Look through the listing below for the word "setup" and copy every line where it occurs.

Recorded information: Begin

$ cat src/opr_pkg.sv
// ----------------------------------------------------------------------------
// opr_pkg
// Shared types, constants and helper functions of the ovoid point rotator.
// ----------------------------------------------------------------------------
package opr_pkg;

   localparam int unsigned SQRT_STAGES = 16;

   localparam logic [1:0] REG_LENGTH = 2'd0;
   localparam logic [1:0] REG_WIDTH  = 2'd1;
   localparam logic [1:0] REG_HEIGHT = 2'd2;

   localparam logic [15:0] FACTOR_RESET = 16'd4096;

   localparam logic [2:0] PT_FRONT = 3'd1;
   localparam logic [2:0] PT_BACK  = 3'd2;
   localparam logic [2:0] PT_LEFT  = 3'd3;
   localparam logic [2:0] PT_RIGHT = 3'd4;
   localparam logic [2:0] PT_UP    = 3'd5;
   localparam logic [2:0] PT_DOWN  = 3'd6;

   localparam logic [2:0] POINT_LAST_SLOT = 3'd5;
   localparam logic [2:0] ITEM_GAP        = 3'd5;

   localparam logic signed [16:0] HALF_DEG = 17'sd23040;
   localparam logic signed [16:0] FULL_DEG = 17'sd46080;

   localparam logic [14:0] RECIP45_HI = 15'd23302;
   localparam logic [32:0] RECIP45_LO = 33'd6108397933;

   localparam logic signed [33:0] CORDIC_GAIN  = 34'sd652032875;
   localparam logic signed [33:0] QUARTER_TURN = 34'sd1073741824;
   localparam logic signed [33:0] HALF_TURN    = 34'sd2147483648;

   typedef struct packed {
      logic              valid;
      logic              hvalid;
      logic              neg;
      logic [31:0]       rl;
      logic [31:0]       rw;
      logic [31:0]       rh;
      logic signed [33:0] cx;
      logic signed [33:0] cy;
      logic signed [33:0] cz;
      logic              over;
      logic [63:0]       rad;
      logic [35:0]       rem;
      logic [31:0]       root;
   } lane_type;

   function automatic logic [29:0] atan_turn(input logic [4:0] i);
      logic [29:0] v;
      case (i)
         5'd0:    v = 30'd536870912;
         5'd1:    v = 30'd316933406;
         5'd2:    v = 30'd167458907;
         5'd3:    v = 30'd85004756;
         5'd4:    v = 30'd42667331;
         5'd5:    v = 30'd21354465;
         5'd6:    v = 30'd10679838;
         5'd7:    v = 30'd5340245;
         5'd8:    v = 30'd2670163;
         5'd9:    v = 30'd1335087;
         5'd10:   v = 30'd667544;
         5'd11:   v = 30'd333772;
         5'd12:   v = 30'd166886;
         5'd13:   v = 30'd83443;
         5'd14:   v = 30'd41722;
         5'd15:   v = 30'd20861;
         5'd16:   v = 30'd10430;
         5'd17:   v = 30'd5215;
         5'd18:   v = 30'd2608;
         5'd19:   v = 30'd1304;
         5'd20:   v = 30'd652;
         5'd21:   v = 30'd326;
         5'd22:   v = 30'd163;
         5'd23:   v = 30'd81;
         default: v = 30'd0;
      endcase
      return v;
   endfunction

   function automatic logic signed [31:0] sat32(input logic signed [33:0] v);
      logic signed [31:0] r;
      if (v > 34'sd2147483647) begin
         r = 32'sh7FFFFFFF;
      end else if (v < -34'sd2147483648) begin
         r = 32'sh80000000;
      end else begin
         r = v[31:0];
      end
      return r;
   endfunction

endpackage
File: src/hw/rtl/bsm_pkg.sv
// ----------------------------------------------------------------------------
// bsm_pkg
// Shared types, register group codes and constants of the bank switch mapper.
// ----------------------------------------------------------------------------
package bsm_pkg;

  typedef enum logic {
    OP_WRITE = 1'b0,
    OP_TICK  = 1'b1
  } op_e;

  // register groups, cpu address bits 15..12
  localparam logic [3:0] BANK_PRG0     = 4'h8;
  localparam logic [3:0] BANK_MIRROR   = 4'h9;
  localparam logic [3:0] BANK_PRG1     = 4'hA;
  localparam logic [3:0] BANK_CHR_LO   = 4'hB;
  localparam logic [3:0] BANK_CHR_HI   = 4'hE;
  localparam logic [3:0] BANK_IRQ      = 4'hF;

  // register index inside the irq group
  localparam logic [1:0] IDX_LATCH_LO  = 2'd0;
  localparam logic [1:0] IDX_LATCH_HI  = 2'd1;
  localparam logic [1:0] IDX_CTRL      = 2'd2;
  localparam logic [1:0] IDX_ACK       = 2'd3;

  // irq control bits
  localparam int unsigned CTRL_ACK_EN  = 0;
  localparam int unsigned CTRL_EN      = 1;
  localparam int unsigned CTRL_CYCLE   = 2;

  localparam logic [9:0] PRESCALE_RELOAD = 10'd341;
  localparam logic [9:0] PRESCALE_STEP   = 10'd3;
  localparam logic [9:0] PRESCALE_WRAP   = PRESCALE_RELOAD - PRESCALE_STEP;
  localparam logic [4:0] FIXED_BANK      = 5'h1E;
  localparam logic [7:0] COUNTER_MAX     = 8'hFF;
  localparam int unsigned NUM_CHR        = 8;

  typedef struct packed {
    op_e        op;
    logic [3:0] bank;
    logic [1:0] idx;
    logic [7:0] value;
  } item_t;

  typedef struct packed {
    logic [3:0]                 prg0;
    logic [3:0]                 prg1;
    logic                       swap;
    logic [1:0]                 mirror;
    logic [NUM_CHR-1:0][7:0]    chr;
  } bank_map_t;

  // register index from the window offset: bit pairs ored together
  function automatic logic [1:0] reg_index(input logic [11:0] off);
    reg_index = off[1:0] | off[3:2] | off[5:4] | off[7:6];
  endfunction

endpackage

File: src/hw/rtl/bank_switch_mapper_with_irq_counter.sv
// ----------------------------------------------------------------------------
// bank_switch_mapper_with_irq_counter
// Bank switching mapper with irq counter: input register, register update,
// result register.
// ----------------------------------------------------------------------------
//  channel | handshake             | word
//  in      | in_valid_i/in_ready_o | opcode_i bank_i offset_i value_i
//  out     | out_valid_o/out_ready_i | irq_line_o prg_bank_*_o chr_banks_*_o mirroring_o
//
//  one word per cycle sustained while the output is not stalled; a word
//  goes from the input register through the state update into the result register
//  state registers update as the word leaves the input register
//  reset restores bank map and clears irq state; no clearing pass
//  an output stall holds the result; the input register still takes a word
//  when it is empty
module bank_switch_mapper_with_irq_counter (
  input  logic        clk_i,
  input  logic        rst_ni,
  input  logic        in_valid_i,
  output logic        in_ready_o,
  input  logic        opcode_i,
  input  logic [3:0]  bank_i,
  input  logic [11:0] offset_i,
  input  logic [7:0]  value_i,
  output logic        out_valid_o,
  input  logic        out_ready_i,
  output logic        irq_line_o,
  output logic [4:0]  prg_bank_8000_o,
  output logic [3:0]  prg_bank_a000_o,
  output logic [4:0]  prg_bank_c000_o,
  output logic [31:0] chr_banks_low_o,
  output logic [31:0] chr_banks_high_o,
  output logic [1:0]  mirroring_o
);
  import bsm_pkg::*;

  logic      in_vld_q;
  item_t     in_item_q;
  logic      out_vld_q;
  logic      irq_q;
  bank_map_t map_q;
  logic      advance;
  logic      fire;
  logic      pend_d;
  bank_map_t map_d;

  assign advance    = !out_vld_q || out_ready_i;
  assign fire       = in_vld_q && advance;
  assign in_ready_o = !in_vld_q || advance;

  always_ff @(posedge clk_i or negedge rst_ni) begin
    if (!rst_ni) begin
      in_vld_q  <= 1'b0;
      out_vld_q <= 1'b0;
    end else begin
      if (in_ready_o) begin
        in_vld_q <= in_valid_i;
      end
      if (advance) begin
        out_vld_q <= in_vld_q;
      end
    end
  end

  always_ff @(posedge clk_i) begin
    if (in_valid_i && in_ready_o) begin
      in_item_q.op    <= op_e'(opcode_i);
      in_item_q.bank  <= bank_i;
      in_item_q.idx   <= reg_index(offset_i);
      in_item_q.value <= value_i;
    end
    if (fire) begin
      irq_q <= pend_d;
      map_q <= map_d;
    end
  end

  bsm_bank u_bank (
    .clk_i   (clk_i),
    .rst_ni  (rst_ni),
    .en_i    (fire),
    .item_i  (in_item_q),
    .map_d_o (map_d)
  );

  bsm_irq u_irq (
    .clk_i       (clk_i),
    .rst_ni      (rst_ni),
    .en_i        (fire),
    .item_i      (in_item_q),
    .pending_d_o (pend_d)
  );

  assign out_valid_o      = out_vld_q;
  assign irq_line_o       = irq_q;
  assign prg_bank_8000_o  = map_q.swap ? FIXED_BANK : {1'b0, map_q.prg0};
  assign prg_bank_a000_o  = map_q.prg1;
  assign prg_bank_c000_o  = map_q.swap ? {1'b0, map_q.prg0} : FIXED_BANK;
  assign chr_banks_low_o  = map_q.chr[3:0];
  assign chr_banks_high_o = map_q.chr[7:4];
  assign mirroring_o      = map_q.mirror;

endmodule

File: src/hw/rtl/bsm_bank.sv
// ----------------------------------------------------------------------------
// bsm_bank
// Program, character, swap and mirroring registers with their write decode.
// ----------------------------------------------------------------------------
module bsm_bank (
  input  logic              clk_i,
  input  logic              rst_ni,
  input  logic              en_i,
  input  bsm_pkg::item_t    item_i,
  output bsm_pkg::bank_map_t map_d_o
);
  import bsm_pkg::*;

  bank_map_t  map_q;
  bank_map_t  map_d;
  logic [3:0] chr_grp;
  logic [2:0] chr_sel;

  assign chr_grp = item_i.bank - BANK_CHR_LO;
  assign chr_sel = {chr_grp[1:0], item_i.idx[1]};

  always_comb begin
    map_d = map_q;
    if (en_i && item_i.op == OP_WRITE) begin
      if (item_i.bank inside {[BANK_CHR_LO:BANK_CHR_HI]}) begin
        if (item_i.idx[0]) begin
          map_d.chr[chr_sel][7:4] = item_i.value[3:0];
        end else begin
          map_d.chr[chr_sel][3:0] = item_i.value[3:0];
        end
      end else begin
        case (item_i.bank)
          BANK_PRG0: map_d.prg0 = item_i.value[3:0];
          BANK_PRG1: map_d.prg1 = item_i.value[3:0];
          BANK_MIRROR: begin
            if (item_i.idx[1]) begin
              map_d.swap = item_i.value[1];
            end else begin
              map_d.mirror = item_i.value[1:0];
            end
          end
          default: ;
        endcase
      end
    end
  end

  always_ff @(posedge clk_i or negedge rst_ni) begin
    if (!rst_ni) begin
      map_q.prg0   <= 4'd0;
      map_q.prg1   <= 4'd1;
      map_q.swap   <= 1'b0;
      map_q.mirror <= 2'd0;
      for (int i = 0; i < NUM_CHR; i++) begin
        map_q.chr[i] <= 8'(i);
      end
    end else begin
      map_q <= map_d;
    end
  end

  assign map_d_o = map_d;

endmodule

Recorded information: End
Recorded information: Begin

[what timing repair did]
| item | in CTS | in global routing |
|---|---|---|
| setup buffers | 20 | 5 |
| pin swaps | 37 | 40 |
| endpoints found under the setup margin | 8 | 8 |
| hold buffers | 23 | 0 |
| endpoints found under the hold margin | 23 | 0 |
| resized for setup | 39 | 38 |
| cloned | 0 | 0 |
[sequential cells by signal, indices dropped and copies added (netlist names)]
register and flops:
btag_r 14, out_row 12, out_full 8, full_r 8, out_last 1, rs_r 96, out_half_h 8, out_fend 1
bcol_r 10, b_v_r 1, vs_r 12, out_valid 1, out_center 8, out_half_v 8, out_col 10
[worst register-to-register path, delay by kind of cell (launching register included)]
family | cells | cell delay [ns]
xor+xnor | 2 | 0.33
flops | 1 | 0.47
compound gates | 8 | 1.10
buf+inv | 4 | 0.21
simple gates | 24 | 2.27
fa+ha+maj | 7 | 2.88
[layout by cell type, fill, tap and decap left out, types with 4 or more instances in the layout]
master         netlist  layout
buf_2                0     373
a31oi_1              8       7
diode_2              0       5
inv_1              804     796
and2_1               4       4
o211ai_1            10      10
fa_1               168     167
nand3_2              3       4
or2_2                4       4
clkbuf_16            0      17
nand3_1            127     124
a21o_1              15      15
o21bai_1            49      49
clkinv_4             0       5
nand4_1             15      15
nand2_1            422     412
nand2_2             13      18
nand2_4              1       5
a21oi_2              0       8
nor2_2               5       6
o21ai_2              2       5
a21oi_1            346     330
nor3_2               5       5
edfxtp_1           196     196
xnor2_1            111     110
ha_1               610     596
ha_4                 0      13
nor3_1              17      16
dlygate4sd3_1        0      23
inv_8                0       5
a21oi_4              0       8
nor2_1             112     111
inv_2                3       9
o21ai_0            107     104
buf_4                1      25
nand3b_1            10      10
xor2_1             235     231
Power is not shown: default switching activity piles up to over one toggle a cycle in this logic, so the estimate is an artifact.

Recorded information: End

Response:
| setup buffers | 20 | 5 |
| endpoints found under the setup margin | 8 | 8 |
| resized for setup | 39 | 38 |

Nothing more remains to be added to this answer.